Have you thought about what your going to do once the pecker poles are down?Falling by hand X amount of land is one thing,topping/limbing/bucking/dragging is another.So moving and disposal approaches have to be considered too.And perhaps other considerations as well.
It doesnt have to be any more mechanical or fancy than a block n tackle rigging to the back of a truck.But the cheaper you go the more sweat equity you will invest,so you have to find the sweet point of a comprimise.
Good luck,take your time,be safe

ak4195
 
I've worked on a thinning crew and am now clearing out roads to keep from getting fatter until there are loggers to go out and harass again. Anyway, I have always just slant cut the little trees in the direction they are to go, if they are leaning heavy like the road ones, they're only going to go one way. You can swing them a bit by cutting the side you want to go to at the very end. I don't run into any big enough for undercuts much, nor do I want to bother with them much. I cut up each tree as I go so I can throw it off the road easier. It is easier to do as you go because then you don't have a big mess to wade through with the saw. Wear a hardhat cuz your gonna get dinged on the head a lot by the whippy little branches, eyes too. Be careful when "zipping" the saw along the trunk to get the branches off. I saw a guy get hit right on the head with his saw when it kicked back while doing that.
He had a hardhat on and was ok.

We figured an average of an acre a day was a good speed to shoot for. But you don't have to get production or speed so take your time. You'll be amazed at how it goes if you just work steady--not pushing things. When you get tired, the saw is going to start slipping and going into the dirt and rocks. You can handpile your slash and invite friends over for burning and hot dogs on a chilly wet fall day. You might invite them over earlier for exercise (piling slash) and beers. I know a lot of people would say go get equipment but I look at it as an exercise program. Weight lifting (the saw) and aerobics (packing the saw around and cutting) combined. It don't get much healthier.
 
ak4195 - I've given a lot of though to what is going to be a large amount of brush. I can't find anyone round here that wants the wood, it is too small in diameter. Some will go for campfire wood, but most will get piled. I have a friend with tractor and front scoop to help with the piles. If this was Texas, and because they do so much clearing down there, the operators have the equipment to mulch it on site or to generate mulch at an off site plant. Any other uses would be welcomed!

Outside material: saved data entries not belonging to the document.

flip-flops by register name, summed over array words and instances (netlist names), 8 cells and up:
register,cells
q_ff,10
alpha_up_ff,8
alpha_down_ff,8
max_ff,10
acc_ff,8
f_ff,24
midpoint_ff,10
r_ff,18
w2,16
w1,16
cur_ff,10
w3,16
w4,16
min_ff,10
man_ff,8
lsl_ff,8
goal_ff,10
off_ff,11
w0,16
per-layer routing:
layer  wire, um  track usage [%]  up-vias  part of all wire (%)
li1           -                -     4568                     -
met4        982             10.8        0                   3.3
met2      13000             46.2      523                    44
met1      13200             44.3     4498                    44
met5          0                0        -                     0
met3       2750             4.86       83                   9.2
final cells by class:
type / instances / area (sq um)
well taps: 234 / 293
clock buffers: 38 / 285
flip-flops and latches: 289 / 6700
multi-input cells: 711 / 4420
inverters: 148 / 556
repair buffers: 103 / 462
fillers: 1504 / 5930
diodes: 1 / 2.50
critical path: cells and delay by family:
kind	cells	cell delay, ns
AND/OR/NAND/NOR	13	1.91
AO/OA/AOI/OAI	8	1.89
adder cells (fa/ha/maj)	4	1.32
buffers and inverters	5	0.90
This is an optimization exercise on Yosys and OpenROAD, whose aim is a short achievable clock period and few clock cycles, not a production implementation.
Only simulation tests tie the RTL to the original design; equivalence was not proved.
No activity file was given, so power comes from the tool's default toggle rates.

<file path="flow/run.sh">
#!/bin/bash
# synth_recipe.tcl (not shown) runs the flow's synth.tcl, then flattens the netlist and writes it again
# the make line also repeats each setting of config.mk as NAME=value (left out here)
make -C /OpenROAD-flow-scripts/flow DESIGN_CONFIG=/design/flow/config.mk WORK_HOME=/design/flow/orfs CLKGATE_MAP_FILE= SYNTH_SCRIPT=/design/flow/synth_recipe.tcl finish
</file>
<file path="flow/config.mk">
export PLATFORM = sky130hd
export DESIGN_NAME = cpu_top
export DESIGN_NICKNAME = cpu_top
export VERILOG_FILES = /design/flow/design.v
export SDC_FILE = /design/flow/constraint.sdc
export NUM_CORES = 4
export LEC_CHECK = 0
export CAP_MARGIN = 20
export CORE_MARGIN = 2
export CORE_UTILIZATION = 40
export PLACE_DENSITY = 0.6
export SETUP_SLACK_MARGIN = 3.2
export SLEW_MARGIN = 20
</file>
<file path="flow/constraint.sdc">
create_clock -name core_clock -period 6.0 [get_ports {clk}]
set_input_delay 1.2000 -clock core_clock [delete_from_list [all_inputs] [get_ports {clk}]]
set_output_delay 1.2000 -clock core_clock [all_outputs]
set_load 0.01 [all_outputs]
</file>
What follows belongs to an exercise in optimizing a design on an open flow for small area, a short achievable clock period and few clock cycles per item; a production flow would make more cautious choices. The RTL was checked by simulation tests, not by an equivalence proof against the original design. Power is estimated from default activity; no workload was simulated.

==> inputs of 07-18 <==
==> flow/design.v (excerpt) <==
module top_payload_generator (
    input  logic                          clk,
    input  logic                          resetn,
    input  logic [15:0]                   session_id_i,
    input  logic [31:0]                   msg_seq_num_i,
    input  logic [4-1:0]            pe_valid_i,
    input  logic [4*(32 + 32 + 16 + 64)-1:0]   pe_order_i,
    output logic [4-1:0]            pe_ready_o,
    input  logic                          tready_i,
    output logic                          tvalid_o,
    output logic                          tlast_o,
    output logic [64-1:0]            tdata_o
);
==> module order_no_counter, before the edit <==
module order_no_counter (
    input  logic                 clk,
    input  logic                 resetn,
    input  logic                 advance_i,
    output order_pkg::order_no_t order_no_o
);
    logic [4*5-1:0] bcd_q;
    logic [5-1:0]   carry;
    always_comb begin
        logic c;
        c = advance_i;
        carry[0] = c;
        for (int d = 1; d < 5; d++) begin
            c = c && (bcd_q[4*(d-1) +: 4] == 4'd9);
            carry[d] = c;
        end
    end
    always_ff @(posedge clk) begin
        if (!resetn) begin
            bcd_q <= '0;
        end else begin
            for (int d = 0; d < 5; d++) begin
                if (carry[d]) begin
                    bcd_q[4*d +: 4] <= (bcd_q[4*d +: 4] == 4'd9) ? 4'd0 : bcd_q[4*d +: 4] + 4'd1;
                end
            end
        end
    end
    logic [8*5-1:0] ascii;
    always_comb begin
        for (int d = 0; d < 5; d++) begin
            ascii[8*d +: 8] = {4'h3, bcd_q[4*d +: 4]};
        end
    end
    assign order_no_o = ascii;
endmodule
==> module top_payload_generator, before the edit <==
module top_payload_generator (
    input  logic                          clk,
    input  logic                          resetn,
    input  logic [15:0]                   session_id_i,
    input  logic [31:0]                   msg_seq_num_i,
    input  logic [4-1:0]            pe_valid_i,
    input  logic [4*(32 + 32 + 16 + 64)-1:0]   pe_order_i,
    output logic [4-1:0]            pe_ready_o,
    input  logic                          tready_i,
    output logic                          tvalid_o,
    output logic                          tlast_o,
    output logic [64-1:0]            tdata_o
);
    logic                 tvalid_q;
    logic [1:0]           beat_q;      
    stream_pkg::pe_idx_t  cur_q;       
    stream_pkg::pe_idx_t  nxt_q;       
    logic                 have_q;
    logic [4-1:0]   rdy_q;
    logic [3:0]           bsel_q;                
    logic [2:0][4-1:0] esel_q;             
    logic                 tvalid_d;
    logic [1:0]           beat_d;
    stream_pkg::pe_idx_t  cur_d;
    order_pkg::order_no_t order_no;
    logic                 take;
    logic                 start;
    logic [4-1:0]   busy;
    logic [4-1:0]   cand;
    stream_pkg::pe_idx_t  pick;
    logic                 found;
    assign take  = tvalid_q && tready_i;
    assign start = have_q && (!tvalid_q || (beat_q == 2'd3 && tready_i));
    always_comb begin
        busy = rdy_q;
        if (tvalid_q && beat_q != 2'd3) busy[cur_q] = 1'b1;
    end
    assign cand = pe_valid_i & ~busy;
    always_comb begin
        found = 1'b0;
        pick  = cur_q;
        for (int k = 1; k <= 4; k++) begin
            if (!found && cand[stream_pkg::pe_idx_t'(cur_q + k)]) begin
                found = 1'b1;
                pick  = stream_pkg::pe_idx_t'(cur_q + k);
            end
        end
    end
    always_comb begin
        tvalid_d = tvalid_q;
        beat_d   = beat_q;
        cur_d    = cur_q;
        if (start) begin
            tvalid_d = 1'b1;
            beat_d   = 2'd0;
            cur_d    = nxt_q;
        end else if (take) begin
            beat_d = beat_q + 2'd1;
            if (beat_q == 2'd3) tvalid_d = 1'b0;
        end
        if (!resetn) begin
            tvalid_d = 1'b0;
            beat_d   = 2'd0;
            cur_d    = '0;
        end
    end
    always_ff @(posedge clk) begin
        tvalid_q <= tvalid_d;
        beat_q   <= beat_d;
        cur_q    <= cur_d;
        for (int b = 0; b < 4; b++) begin
            bsel_q[b] <= tvalid_d && beat_d == 2'(b);
        end
        for (int b = 0; b < 3; b++) begin
            for (int e = 0; e < 4; e++) begin
                esel_q[b][e] <= tvalid_d && beat_d == 2'(b) && cur_d == stream_pkg::pe_idx_t'(e);
            end
        end
    end
    always_ff @(posedge clk) begin
        if (!resetn) begin
            nxt_q  <= '0;
            have_q <= 1'b0;
            rdy_q  <= '0;
        end else begin
            rdy_q <= '0;
            if (take && beat_q == 2'd2) rdy_q[cur_q] <= 1'b1;
            if (start) begin
                have_q <= 1'b0;
            end else if (!have_q) begin
                have_q <= found;
                nxt_q  <= pick;
            end
        end
    end
    logic [4-1:0][64-1:0] eterm;
    for (genvar e = 0; e < 4; e++) begin : g_eng
        logic [(32 + 32 + 16 + 64)-1:0] o;
        assign o = pe_order_i[e*(32 + 32 + 16 + 64) +: (32 + 32 + 16 + 64)];
        assign eterm[e] = ({64{esel_q[0][e]}} & {16'h0,
                                                 5'b0, o[138], 1'b0, o[136],
                                                 6'b0, ~o[128], o[128],
                                                 32'h0})
                        | ({64{esel_q[1][e]}} & {o[111:80], o[79:64],
                                                 6'b0, ~o[120], o[120],
                                                 5'b0, o[114], o[112], o[112]})
                        | ({64{esel_q[2][e]}} & o[63:0]);
    end
    assign tdata_o = ({64{bsel_q[0]}} & {session_id_i, 8'h30, 8'h30, msg_seq_num_i})
                   | ({64{bsel_q[1]}} & {32'h0, 16'h0, 8'h30, 8'h30})
                   | ({64{bsel_q[3]}} & {order_no, 24'd0})
                   | eterm[0] | eterm[1] | eterm[2] | eterm[3];
    order_no_counter u_order_no (
        .clk        (clk),
        .resetn     (resetn),
        .advance_i  (take && beat_q == 2'd3),
        .order_no_o (order_no)
    );
    assign tvalid_o   = tvalid_q;
    assign tlast_o    = bsel_q[3];
    assign pe_ready_o = rdy_q;
endmodule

slowp - I have the same thought. If I'm not being active doing work like this I would be paying for a gym membership, in basically paying twice!
 
I will second the crawler loader.

I used a case W-14 wheel loader to clear this stuff. It would have been nice to have a set of teeth on the bucket to get the roots out better. But I was able to get the brush roots and stumps out in one shot. The trees I wanted to saw up I pushed the brush away from pushed over cut the stump off limbed it and carried it over to my log pile. Didn't get many logs out of the brush but it is now opened up for me to park my travel trailer on.

IMG_0916.JPG


With the brush as thick as it is there. I had to push a trail in then push into the trail and to the burn pile.

Last weekend I was UP there and was cutting trees away from my pile so I could burn it. I was cutting 20" DBH cedar. And it was nice to cut a tree limb it. Pull it to the log pile. Push off the limbs and drop the next tree into the same spot. Push the limbs into the pile and not have to throw them or trip over them.